WHAT NEEDS TO BE DONE: Lines containing the word "bkadd" in the data below: say how many, with no other text.

MATERIAL FOR THE TASK:

What follows belongs to an exercise in optimizing a design on an open flow for small area, a short achievable clock period and few clock cycles; a production flow would make more cautious choices.
At most, simulation tests tie the RTL to the original design; equivalence was not proved.

## job 104
==> flow/design.v <==
module MDU (
	clk, rst_n,
	A, B, Op, C, D,
	ack, req
);
	input clk, rst_n;
	input  [0:32-1] 	A;
	input  [0:32-1] 	B;
	input  [0:3-1]  	Op;
	output [0:32-1] 	C;
	output [0:4-1]	D;
	input req;
	output ack;
	wire [31:0] a_in  = A;
	wire [31:0] b_in  = B;
	wire [2:0]  op_in = Op;
	reg        busy, first, fix, negd;
	reg [2:0]  cnt;
	reg        op_div, op_sgn, op_hi, op_u;
	reg        negq, qm1;
	reg [31:0] X, Q;
	reg [32:0] R;
	wire last  = ~first & (cnt == 3'd0);
	wire mj2 = bzr[3] & bzr[2] & ~Q[15] | op_sgn & bor[3] & bor[2] & Q[15];
	wire mj5 = op_u & Q[31];
	wire [2:0] mk = mj5 ? 3'd3 : {op_hi, mj2, 1'b0};
	reg  [2:0] kreg;
	wire dneg  = op_sgn & X[31];
	wire [32:0] x33 = {op_sgn & X[31], X};
	wire [34:0] x1  = {{2{x33[32]}}, x33};
	wire [34:0] x2  = {x33[32], x33, 1'b0};
	reg  [31:0] neg_o;
	reg         nc;
	integer j;
	always @(*) begin
		nc = 1'b1;
		for (j = 0; j < 32; j = j + 1) begin
			neg_o[j] = ~Q[j] ^ nc;
			nc = nc & ~Q[j];
		end
	end
	wire        aneg   = first & op_div & op_sgn & Q[31] & ~negd;
	wire        dfirst = first & op_div;
	wire [31:0] T      = dneg ? ~X : X;
	function [2:0] lzb;   
		input [31:0] v;
		begin
			if (|v[31:24])      lzb = 3'd0;
			else if (|v[23:16]) lzb = 3'd1;
			else if (|v[15:8])  lzb = 3'd2;
			else if (|v[7:0])   lzb = 3'd3;
			else                lzb = 3'd4;
		end
	endfunction
	function [2:0] skipb;
		input [2:0] za, zt;
		begin
			case ({za, zt})
				6'o00: skipb = 3'd3; 6'o01: skipb = 3'd2; 6'o02: skipb = 3'd1; 6'o03: skipb = 3'd0; 6'o04: skipb = 3'd0;
				6'o10: skipb = 3'd4; 6'o11: skipb = 3'd3; 6'o12: skipb = 3'd2; 6'o13: skipb = 3'd1; 6'o14: skipb = 3'd0;
				6'o20: skipb = 3'd4; 6'o21: skipb = 3'd4; 6'o22: skipb = 3'd3; 6'o23: skipb = 3'd2; 6'o24: skipb = 3'd1;
				6'o30: skipb = 3'd4; 6'o31: skipb = 3'd4; 6'o32: skipb = 3'd4; 6'o33: skipb = 3'd3; 6'o34: skipb = 3'd2;
				default: skipb = 3'd4;
			endcase
		end
	endfunction
	reg  [3:0] azr, aor, bzr, bor;
	wire [3:0] alowz = {azr[2] & azr[1] & azr[0], azr[1] & azr[0], azr[0], 1'b1};
	wire [3:0] az = negd ? ((alowz & azr) | (~alowz & aor)) : azr;
	wire [3:0] tz = dneg ? bor : bzr;
	wire [2:0] lza = ~az[3] ? 3'd0 : ~az[2] ? 3'd1 : ~az[1] ? 3'd2 : ~az[0] ? 3'd3 : 3'd4;
	wire [2:0] lzt = ~tz[3] ? 3'd0 : ~tz[2] ? 3'd1 : ~tz[1] ? 3'd2 : ~tz[0] ? 3'd3 : 3'd4;
	wire [31:0] absA = Q;
	wire [2:0] sb = skipb(lza, lzt);
	wire       qzero = dfirst & ~aneg & (sb == 3'd4);
	reg [32:0] r_prep;
	reg [31:0] q_prep;
	always @(*) begin
		case (sb[1:0])
			2'd0: begin r_prep = 33'd0;                 q_prep = absA; end
			2'd1: begin r_prep = {25'd0, absA[31:24]};  q_prep = {absA[23:0], 8'd0}; end
			2'd2: begin r_prep = {17'd0, absA[31:16]};  q_prep = {absA[15:0], 16'd0}; end
			default: begin r_prep = {9'd0, absA[31:8]}; q_prep = {absA[7:0], 24'd0}; end
		endcase
	end
	wire [32:0] r_in = dfirst ? r_prep : R;
	wire [31:0] q_in = dfirst ? q_prep : Q;
	function [34:0] bkadd;
		input [34:0] a, b;
		input        ci;
		reg [35:0] g, p, G, P;
		integer k, d;
		begin
			g[0] = ci;
			p[0] = 1'b0;
			for (k = 1; k < 36; k = k + 1) begin
				g[k] = a[k-1] & b[k-1];
				p[k] = a[k-1] ^ b[k-1];
			end
			G = g;
			P = p;
			for (d = 1; d < 36; d = d * 2)
				for (k = 2*d-1; k < 36; k = k + 2*d) begin
					G[k] = G[k] | (P[k] & G[k-d]);
					P[k] = P[k] & P[k-d];
				end
			for (d = 16; d >= 1; d = d / 2)
				for (k = 3*d-1; k < 36; k = k + 2*d) begin
					G[k] = G[k] | (P[k] & G[k-d]);
					P[k] = P[k] & P[k-d];
				end
			for (k = 0; k < 35; k = k + 1)
				bkadd[k] = p[k+1] ^ G[k];
		end
	endfunction
	wire [7:0] mb = (op_u & last & ~kreg[2]) ? 8'd0 : Q[7:0];
	reg  [32:0] rrow;
	reg  [34:0] opa, opb;
	reg  [34:0] sum;
	reg  [3:0]  qb;
	reg  [7:0]  pl;
	reg         one, two, ng, blo;
	integer i;
	always @(*) begin
		rrow = r_in;
		qb = 4'd0;
		pl = 8'd0;
		for (i = 0; i < 4; i = i + 1) begin
			if (op_div) begin
				opa = {rrow[32], rrow, q_in[31-i]};
				one = 1'b1;
				two = 1'b0;
				ng  = ~(rrow[32] ^ dneg);
			end else begin
				opa = {{2{rrow[32]}}, rrow};
				blo = (i == 0) ? qm1 : mb[2*i-1];
				one = mb[2*i] ^ blo;
				two = (mb[2*i+1] & ~mb[2*i] & ~blo) | (~mb[2*i+1] & mb[2*i] & blo);
				ng  = mb[2*i+1];
			end
			opb = ({35{one}} & x1) | ({35{two}} & x2);
			sum = bkadd(opa, opb ^ {35{ng}}, ng);
			if (op_div) begin
				rrow = sum[32:0];
				qb[3-i] = ~sum[32];
			end else begin
				rrow = sum[34:2];
				pl[2*i +: 2] = sum[1:0];
			end
		end
	end
	reg [31:0] q_calc;
	always @(*) begin
		if (op_div) begin
			if (fix | aneg)
				q_calc = neg_o;
			else if (qzero)
				q_calc = 32'd0;
			else
				q_calc = {q_in[27:0], qb};
		end else if (last)
			case (kreg)
				3'd2:    q_calc = {rrow[15:0], pl, Q[31:24]};
				3'd3:    q_calc = {rrow[23:0], pl};
				3'd4:    q_calc = rrow[31:0];
				3'd6:    q_calc = {{16{rrow[32]}}, rrow[31:16]};
				default: q_calc = {pl, Q[31:8]};
			endcase
		else
			q_calc = {pl, Q[31:8]};
	end
	always @(posedge clk) begin
		if (req) begin
			X <= op_in[2] ? b_in : a_in;
			for (j = 0; j < 4; j = j + 1) begin
				azr[j] <= (a_in[8*j +: 8] == 8'h00);
				aor[j] <= (a_in[8*j +: 8] == 8'hff);
				bzr[j] <= (b_in[8*j +: 8] == 8'h00);
				bor[j] <= (b_in[8*j +: 8] == 8'hff);
			end
			Q <= op_in[2] ? a_in : b_in;
			R <= 33'd0;
			qm1 <= 1'b0;
			op_div <= op_in[2];
			op_sgn <= (op_in == 3'd1) | (op_in == 3'd3) | (op_in == 3'd4);
			op_hi  <= (op_in == 3'd1) | (op_in == 3'd2);
			op_u   <= (op_in == 3'd2);
		end else begin
			Q <= q_calc;
			R <= rrow;
			qm1 <= Q[7];
			if (first & ~negd)
				negq <= op_sgn & (Q[31] ^ X[31]);
			if (first) begin
				kreg <= mk;
				cnt  <= op_div ? {(2'd3 - sb[1:0]), 1'b0} : mj2 ? 3'd0 : mj5 ? 3'd3 : 3'd2;
			end else
				cnt <= cnt - 3'd1;
		end
	end
	always @(posedge clk or negedge rst_n) begin
		if (~rst_n) begin
			busy  <= 1'b0;
			first <= 1'b0;
			fix   <= 1'b0;
			negd  <= 1'b0;
		end else if (req) begin
			busy  <= 1'b1;
			first <= 1'b1;
			fix   <= 1'b0;
			negd  <= 1'b0;
		end else if (aneg) begin
			negd  <= 1'b1;
		end else begin
			first <= 1'b0;
			fix   <= 1'b0;
			if (dfirst) begin
				if (qzero)
					busy <= 1'b0;
			end else if (fix)
				busy <= 1'b0;
			else if (last) begin
				if (op_div & negq)
					fix <= 1'b1;
				else
					busy <= 1'b0;
			end
		end
	end
	assign ack = ~busy;
	assign C = Q;
	wire eq = (Q == 32'd0);
	assign D = {1'b0, Q[31], ~Q[31] & ~eq, eq};
endmodule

SOLUTION FOR THIS EXERCISE: 3